Obviously if you have VA you can use SAS for the back end ETL. But wondering if the reporting / visualizations are done with SAS code. And if it is possible to integrate user written SAS code with VA.
Just curious.
-Q.
Hi Quentin,
There is no old school SAS code behind VA, with the exception of VDB which generates SAS code to load/prepare data.
Cheers,
Justin
As I understand it, the VA application reports are not Base/GRAPH procedures, the report generation are packaged into the application.
But, you can still use existing knowledge of SAS programing/reporting, by using a LIBNAME towards the SAS LASR Server, i.e. to be used in Stored Procedures.
So if I have a stored process that uses a LIBNAME pointing toward a LASR server, how much would that buy me?
Assume the stored process itself would not be running on the LASR server?
Looks like if I run an HP procedure, maybe I get a lot of benefit.
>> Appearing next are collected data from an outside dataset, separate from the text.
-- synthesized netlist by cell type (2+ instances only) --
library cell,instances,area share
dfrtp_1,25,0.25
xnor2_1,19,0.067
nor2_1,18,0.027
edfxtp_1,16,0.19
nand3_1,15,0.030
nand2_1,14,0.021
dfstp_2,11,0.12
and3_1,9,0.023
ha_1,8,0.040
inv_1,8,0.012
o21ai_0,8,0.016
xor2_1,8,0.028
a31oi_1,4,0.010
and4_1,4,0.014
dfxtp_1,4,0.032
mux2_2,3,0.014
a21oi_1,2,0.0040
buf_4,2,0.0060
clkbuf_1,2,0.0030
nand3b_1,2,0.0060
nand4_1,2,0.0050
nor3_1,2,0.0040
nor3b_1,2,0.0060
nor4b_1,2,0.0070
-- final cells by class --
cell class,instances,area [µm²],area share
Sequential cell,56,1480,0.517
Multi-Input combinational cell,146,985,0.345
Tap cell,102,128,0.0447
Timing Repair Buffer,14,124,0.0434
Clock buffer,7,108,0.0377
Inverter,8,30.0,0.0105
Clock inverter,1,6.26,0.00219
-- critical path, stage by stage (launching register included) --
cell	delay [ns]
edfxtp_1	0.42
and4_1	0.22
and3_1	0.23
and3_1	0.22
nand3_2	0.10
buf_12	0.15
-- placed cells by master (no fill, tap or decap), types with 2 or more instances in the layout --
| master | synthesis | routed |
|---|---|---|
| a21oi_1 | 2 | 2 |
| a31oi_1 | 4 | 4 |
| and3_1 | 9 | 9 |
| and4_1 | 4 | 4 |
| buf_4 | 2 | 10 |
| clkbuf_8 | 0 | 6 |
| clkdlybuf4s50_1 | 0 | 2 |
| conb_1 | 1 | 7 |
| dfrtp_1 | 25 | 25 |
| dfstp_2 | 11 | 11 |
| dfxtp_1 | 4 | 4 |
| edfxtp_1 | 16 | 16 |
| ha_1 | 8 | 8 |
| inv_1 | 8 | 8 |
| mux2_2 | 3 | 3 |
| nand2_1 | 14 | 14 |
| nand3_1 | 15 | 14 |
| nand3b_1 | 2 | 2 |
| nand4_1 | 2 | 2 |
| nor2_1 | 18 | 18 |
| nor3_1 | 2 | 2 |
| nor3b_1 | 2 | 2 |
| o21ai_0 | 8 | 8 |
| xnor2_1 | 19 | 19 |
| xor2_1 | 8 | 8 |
File: flow/design.v
module midi_parser(
    input  wire       clk_50m,
    input  wire       rst_n,
    input  wire       byte_valid,
    input  wire [7:0] byte_data,
    output reg        ev_valid,
    output reg        ev_on,
    output reg [6:0]  ev_note,
    output reg [7:0]  ev_vel,
    output reg [3:0]  out_chan,
    output reg        cc74_valid,
    output reg [7:0]  cc74_value
);
    reg [7:0] runstat;
    reg [1:0] state;
    reg [6:0] note;
    reg [7:0] vel;
    reg [3:0] ch;
    reg [6:0] ctrl_num;
    reg [7:0] ctrl_val;
    localparam ST_IDLE      = 0,
               ST_NOTE      = 1,
               ST_VELO      = 2,
               ST_CTRL_NUM  = 3,
               ST_CTRL_VAL  = 4;
    always @(posedge clk_50m or negedge rst_n) begin
        if (!rst_n) begin
            ev_valid   <= 0;
            cc74_valid <= 0;
            state      <= ST_IDLE;
        end else begin
            ev_valid   <= 0;
            cc74_valid <= 0;
            if (byte_valid) begin
                if (byte_data >= 8'hF8) ;
                else if (byte_data[7]) begin
                    runstat <= byte_data;
                    ch      <= byte_data[3:0];
                    case (byte_data[7:4])
                        4'h9, 4'h8: state <= ST_NOTE;       
                        4'hB:       state <= ST_CTRL_NUM;   
                        default:    state <= ST_IDLE;
                    endcase
                end else begin
                    case (state)
                        ST_NOTE: begin
                            note  <= byte_data[6:0];
                            state <= ST_VELO;
                        end
                        ST_VELO: begin
                            vel <= byte_data;
                            ev_note   <= note;
                            ev_vel    <= vel;
                            ev_on     <= (runstat[7:4] == 4'h9) && (vel != 0);
                            out_chan  <= ch;
                            ev_valid  <= 1;
                            state     <= ST_NOTE;
                        end
                        ST_CTRL_NUM: begin
                            ctrl_num <= byte_data[6:0];
                            state    <= ST_CTRL_VAL;
                        end
                        ST_CTRL_VAL: begin
                            ctrl_val <= byte_data;
                            if (ctrl_num == 7'd74) begin
                                cc74_value <= ctrl_val;
                                cc74_valid <= 1;
                            end
                            state <= ST_CTRL_NUM;
                        end
                    endcase
                end
            end
        end
    end
endmodule
module midi_rx #(
    parameter integer CLK_HZ = 50_000_000,
    parameter integer BAUD   = 31_250
)(
    input  wire       clk_50m,
    input  wire       rst_n,
    input  wire       rx,
    output reg  [7:0] data,
    output reg        valid
);
    localparam OSR = 16;
    localparam TICKS_PER = CLK_HZ / (BAUD * OSR);
    localparam DIVW = 11;
    reg [DIVW-1:0] divcnt;
    reg tick16;
    always @(posedge clk_50m or negedge rst_n)
        if (!rst_n) begin
            divcnt <= 0;
            tick16 <= 0;
        end else if (divcnt == TICKS_PER - 1) begin
            divcnt <= 0;
            tick16 <= 1;
        end else begin
            divcnt <= divcnt + 1;
            tick16 <= 0;
        end
    reg rx1, rx2;
    always @(posedge clk_50m) begin
        rx1 <= rx;
        rx2 <= rx1;
    end
    wire rxs = rx2;
    reg [1:0] state;
    reg [3:0] osr;
    reg [2:0] bitn;
    reg [7:0] sh;
    localparam S_IDLE  = 0,
               S_START = 1,
               S_DATA  = 2,
               S_STOP  = 3;
    always @(posedge clk_50m or negedge rst_n) begin
        if (!rst_n) begin
            state <= S_IDLE;
            valid <= 0;
        end 
        else begin
            valid <= 0;
            if (tick16) case (state)
                S_IDLE:
                    if (!rxs) begin osr <= 0; state <= S_START; 
                    end
                S_START:
                    if (osr == 7) begin
                        if (!rxs) begin osr <= 0; bitn <= 0; state <= S_DATA; 
                        end
                        else state <= S_IDLE;
                    end 
                    else osr <= osr + 1;
                S_DATA:
                    if (osr == 15) begin
                        osr <= 0; sh <= {rxs, sh[7:1]};
                        if (bitn == 7) state <= S_STOP;
                        else bitn <= bitn + 1;
                    end 
                    else osr <= osr + 1;
                S_STOP:
                    if (osr == 15) begin
                        if (rxs) begin data <= sh; valid <= 1; 
                        end
                        state <= S_IDLE;
                    end 
                    else osr <= osr + 1;
            endcase
        end
    end
endmodule
module top_midi #(
    parameter integer CLK_HZ      = 50_000_000,
    parameter integer BAUD        = 31_250,
    parameter         INVERT_MIDI = 0
)(
    input  wire        clk_50m,
    input  wire        rst_n,
    input  wire        midi_rx_ttl,
    output reg [7:0]   midi_note_A,
    output reg [7:0]   velocity_A,
    output reg [7:0]   midi_note_B,
    output reg [7:0]   velocity_B
);
    wire         data_valid;
    wire [7:0]   data_byte;
    wire         rx_in          = INVERT_MIDI ? ~midi_rx_ttl : midi_rx_ttl;
    midi_rx #(
        .CLK_HZ    (CLK_HZ),
        .BAUD      (BAUD)
    ) u_rx (
        .clk_50m  (clk_50m),
        .rst_n    (rst_n),
        .rx       (rx_in),
        .data     (data_byte),
        .valid    (data_valid)
    );
    wire         ev_valid;
    wire         ev_on;
    wire [6:0]   ev_note;
    wire [7:0]   ev_vel;
    wire [3:0]   ev_chan;
    midi_parser u_parser (
        .clk_50m    (clk_50m),
        .rst_n      (rst_n),
        .byte_valid (data_valid),
        .byte_data  (data_byte),
        .ev_valid   (ev_valid),
        .ev_on      (ev_on),
        .ev_note    (ev_note),
        .ev_vel     (ev_vel),
        .out_chan   (ev_chan)
    );
    always @(posedge clk_50m or negedge rst_n) begin
        if (!rst_n) begin
            midi_note_A         <= 0;
            velocity_A          <= 0;
            midi_note_B         <= 0;
            velocity_B          <= 0;
        end 
        else if (ev_valid) begin
            case (ev_chan)
                4'd0: begin
                    midi_note_A <= {1'b0, ev_note};
                    velocity_A  <= ev_on ? 8'd100 : 8'd0;
                end
                4'd1: begin
                    midi_note_B <= {1'b0, ev_note};
                    velocity_B  <= ev_on ? 8'd100 : 8'd0;
                end
            endcase
        end
    end
endmodule
[design/flow/config.mk]
export PLATFORM = sky130hd
export DESIGN_NAME = CRC_gen
export DESIGN_NICKNAME = CRC_gen
export VERILOG_FILES = /design/flow/design.v
export SDC_FILE = /design/flow/constraint.sdc
export NUM_CORES = 4
export LEC_CHECK = 1
export CORE_UTILIZATION = 30
[design/flow/constraint.sdc]
current_design CRC_gen

set clk_period 3.1
set clk_io_pct 0.2

create_clock -name clk0 -period $clk_period [get_ports {Clk}]

set non_clock_inputs [all_inputs -no_clocks]
set_input_delay [expr $clk_period * $clk_io_pct] -clock clk0 $non_clock_inputs
set_output_delay [expr $clk_period * $clk_io_pct] -clock clk0 [all_outputs]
But if I run PROC REPORT, assume all of the records would have to go from the LASR server to the stored process server. So maybe the savings would be instead of disk-to-disk transfer, it's a memory-to-disk transfer. And if I run a data step, it's also going to write it to disk on the stored process server.
Guess if I run a reporting proc on a small subset from a big dataset, I could get a big benefit (since the WHERE statement would be applied on the LASR server). But if I run a proc on a full dataset, maybe I won't get much benefit from the LASR server?
--Q.
I havne't been able to test the different scenarios your are exemplifying.
What you definitely will gain is getting rid of I/O bottlenecks, so reporting on large tables will probably benefit from it.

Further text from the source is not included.